[Records from a data collection]
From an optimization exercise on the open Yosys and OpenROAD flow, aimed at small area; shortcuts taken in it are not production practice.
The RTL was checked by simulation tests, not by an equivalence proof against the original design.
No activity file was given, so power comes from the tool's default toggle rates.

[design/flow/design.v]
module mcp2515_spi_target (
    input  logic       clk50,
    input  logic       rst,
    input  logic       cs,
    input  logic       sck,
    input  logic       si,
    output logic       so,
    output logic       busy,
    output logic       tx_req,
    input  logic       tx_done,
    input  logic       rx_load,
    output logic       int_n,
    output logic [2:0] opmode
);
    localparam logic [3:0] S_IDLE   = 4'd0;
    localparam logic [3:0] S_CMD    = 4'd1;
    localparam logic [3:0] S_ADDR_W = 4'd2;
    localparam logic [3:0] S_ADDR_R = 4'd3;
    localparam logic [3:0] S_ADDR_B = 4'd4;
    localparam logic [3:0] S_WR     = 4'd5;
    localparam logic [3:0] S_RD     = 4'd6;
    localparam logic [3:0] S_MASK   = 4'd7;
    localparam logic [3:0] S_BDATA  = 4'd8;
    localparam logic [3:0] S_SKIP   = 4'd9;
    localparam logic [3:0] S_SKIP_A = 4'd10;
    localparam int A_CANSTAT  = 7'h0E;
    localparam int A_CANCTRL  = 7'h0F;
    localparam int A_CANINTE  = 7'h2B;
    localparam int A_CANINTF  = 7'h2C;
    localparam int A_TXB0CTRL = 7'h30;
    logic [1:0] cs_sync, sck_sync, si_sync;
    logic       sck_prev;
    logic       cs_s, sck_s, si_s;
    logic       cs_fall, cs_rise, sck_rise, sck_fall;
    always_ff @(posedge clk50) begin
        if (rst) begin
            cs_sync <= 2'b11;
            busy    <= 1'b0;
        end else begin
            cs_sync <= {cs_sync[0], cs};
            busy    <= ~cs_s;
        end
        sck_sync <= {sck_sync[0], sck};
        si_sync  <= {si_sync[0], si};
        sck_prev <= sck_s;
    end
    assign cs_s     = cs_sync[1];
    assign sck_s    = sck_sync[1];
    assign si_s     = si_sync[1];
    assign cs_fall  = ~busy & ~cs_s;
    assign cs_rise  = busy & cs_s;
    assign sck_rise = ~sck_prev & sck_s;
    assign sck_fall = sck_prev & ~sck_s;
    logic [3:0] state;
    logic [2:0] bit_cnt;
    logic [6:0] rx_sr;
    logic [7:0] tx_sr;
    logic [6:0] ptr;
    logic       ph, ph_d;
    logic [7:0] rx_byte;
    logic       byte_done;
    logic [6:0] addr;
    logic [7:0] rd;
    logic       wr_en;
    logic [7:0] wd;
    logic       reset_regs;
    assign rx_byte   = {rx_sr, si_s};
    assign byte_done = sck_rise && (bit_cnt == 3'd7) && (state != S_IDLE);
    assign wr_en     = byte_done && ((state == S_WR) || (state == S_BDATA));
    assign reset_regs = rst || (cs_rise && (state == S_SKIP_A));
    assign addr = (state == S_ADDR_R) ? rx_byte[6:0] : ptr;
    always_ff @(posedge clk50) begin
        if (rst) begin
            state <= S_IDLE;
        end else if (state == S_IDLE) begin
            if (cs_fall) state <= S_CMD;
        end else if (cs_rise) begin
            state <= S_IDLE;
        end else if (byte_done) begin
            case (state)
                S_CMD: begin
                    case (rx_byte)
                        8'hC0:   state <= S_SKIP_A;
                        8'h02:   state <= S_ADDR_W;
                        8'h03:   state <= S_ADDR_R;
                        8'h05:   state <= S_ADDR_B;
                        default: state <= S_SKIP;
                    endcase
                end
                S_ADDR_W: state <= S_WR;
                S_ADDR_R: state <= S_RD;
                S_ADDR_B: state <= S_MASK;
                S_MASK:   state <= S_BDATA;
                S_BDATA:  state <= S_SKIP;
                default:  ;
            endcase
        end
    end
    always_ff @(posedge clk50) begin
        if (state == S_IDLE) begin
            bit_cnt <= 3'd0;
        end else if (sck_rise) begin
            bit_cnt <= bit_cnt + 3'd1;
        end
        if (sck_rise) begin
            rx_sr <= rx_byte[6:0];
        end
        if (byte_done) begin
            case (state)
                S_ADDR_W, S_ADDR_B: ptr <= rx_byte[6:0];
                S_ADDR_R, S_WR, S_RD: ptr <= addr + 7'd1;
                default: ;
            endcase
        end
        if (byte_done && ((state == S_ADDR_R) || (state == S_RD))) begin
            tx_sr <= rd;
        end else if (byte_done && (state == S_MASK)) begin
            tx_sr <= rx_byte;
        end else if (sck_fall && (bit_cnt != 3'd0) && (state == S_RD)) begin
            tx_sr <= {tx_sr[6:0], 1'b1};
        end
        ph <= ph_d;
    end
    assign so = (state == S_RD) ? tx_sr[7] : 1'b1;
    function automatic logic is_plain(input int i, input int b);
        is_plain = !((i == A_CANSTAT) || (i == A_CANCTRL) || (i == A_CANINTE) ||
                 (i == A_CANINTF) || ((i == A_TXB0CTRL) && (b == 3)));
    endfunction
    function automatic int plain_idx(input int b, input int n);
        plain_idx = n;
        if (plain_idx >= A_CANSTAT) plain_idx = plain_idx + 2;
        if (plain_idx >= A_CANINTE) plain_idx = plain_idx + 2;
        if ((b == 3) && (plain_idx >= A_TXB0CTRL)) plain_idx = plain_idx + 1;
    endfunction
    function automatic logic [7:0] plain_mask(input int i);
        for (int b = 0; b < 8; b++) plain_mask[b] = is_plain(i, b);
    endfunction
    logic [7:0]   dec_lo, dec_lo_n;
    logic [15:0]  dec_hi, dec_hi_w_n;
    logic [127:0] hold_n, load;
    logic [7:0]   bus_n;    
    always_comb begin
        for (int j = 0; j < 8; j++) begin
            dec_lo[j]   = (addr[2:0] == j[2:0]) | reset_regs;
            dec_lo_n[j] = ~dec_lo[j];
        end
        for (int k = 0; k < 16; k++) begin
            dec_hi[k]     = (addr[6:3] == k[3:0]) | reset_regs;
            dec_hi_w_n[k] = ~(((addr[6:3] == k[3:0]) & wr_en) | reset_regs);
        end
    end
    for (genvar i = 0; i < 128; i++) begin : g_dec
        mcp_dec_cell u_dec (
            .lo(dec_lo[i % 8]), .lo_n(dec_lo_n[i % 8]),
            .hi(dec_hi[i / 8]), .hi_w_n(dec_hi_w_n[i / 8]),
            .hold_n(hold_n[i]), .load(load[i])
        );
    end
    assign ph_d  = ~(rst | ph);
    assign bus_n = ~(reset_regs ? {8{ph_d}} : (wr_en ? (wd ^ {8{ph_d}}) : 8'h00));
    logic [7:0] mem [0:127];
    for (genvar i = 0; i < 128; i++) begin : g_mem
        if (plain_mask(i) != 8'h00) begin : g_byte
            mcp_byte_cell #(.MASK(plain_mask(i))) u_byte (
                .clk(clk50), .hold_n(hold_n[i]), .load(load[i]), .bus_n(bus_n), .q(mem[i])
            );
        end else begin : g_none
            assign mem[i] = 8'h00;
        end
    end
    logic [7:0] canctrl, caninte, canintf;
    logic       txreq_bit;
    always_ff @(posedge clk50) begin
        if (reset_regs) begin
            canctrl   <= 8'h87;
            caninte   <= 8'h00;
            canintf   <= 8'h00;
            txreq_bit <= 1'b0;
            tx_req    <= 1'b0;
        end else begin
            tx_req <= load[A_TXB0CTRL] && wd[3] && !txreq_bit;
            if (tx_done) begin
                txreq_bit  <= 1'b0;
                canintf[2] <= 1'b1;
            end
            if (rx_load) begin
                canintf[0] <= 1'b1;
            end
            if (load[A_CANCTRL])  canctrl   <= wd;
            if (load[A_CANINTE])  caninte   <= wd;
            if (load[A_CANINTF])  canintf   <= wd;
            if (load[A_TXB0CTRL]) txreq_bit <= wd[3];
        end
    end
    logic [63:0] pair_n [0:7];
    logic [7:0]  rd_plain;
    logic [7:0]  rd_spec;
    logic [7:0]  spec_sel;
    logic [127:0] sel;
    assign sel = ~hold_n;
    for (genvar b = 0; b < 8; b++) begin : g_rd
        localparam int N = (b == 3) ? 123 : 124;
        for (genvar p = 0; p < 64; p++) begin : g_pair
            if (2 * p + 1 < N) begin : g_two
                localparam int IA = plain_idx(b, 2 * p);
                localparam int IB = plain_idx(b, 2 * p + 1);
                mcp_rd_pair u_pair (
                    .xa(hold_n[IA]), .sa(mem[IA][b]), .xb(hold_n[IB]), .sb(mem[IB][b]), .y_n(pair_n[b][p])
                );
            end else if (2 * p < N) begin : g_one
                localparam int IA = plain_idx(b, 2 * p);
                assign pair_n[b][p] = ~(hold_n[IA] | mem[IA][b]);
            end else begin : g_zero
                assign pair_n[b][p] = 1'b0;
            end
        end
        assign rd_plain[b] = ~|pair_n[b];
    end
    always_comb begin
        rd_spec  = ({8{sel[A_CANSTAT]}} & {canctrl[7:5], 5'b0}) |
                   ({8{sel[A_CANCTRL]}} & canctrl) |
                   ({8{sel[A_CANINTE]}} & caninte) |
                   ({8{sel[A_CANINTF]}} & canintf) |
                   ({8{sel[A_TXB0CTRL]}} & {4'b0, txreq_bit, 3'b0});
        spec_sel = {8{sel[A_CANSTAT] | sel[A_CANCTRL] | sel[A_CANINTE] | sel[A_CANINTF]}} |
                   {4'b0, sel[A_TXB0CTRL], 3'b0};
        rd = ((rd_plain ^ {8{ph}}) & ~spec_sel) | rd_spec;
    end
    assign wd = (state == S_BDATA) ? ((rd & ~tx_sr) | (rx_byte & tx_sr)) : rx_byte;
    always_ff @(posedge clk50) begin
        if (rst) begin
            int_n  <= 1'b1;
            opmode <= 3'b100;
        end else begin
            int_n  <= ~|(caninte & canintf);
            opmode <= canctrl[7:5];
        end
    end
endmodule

Work instruction – Starting at the line above that holds "ph <= ph_d;" and ending at the line that holds "if (plain_idx >= A_CANINTE)", transcribe each line exactly and include no other lines.

Reply to the exercise –
        ph <= ph_d;
    end
    assign so = (state == S_RD) ? tx_sr[7] : 1'b1;
    function automatic logic is_plain(input int i, input int b);
        is_plain = !((i == A_CANSTAT) || (i == A_CANCTRL) || (i == A_CANINTE) ||
                 (i == A_CANINTF) || ((i == A_TXB0CTRL) && (b == 3)));
    endfunction
    function automatic int plain_idx(input int b, input int n);
        plain_idx = n;
        if (plain_idx >= A_CANSTAT) plain_idx = plain_idx + 2;
        if (plain_idx >= A_CANINTE) plain_idx = plain_idx + 2;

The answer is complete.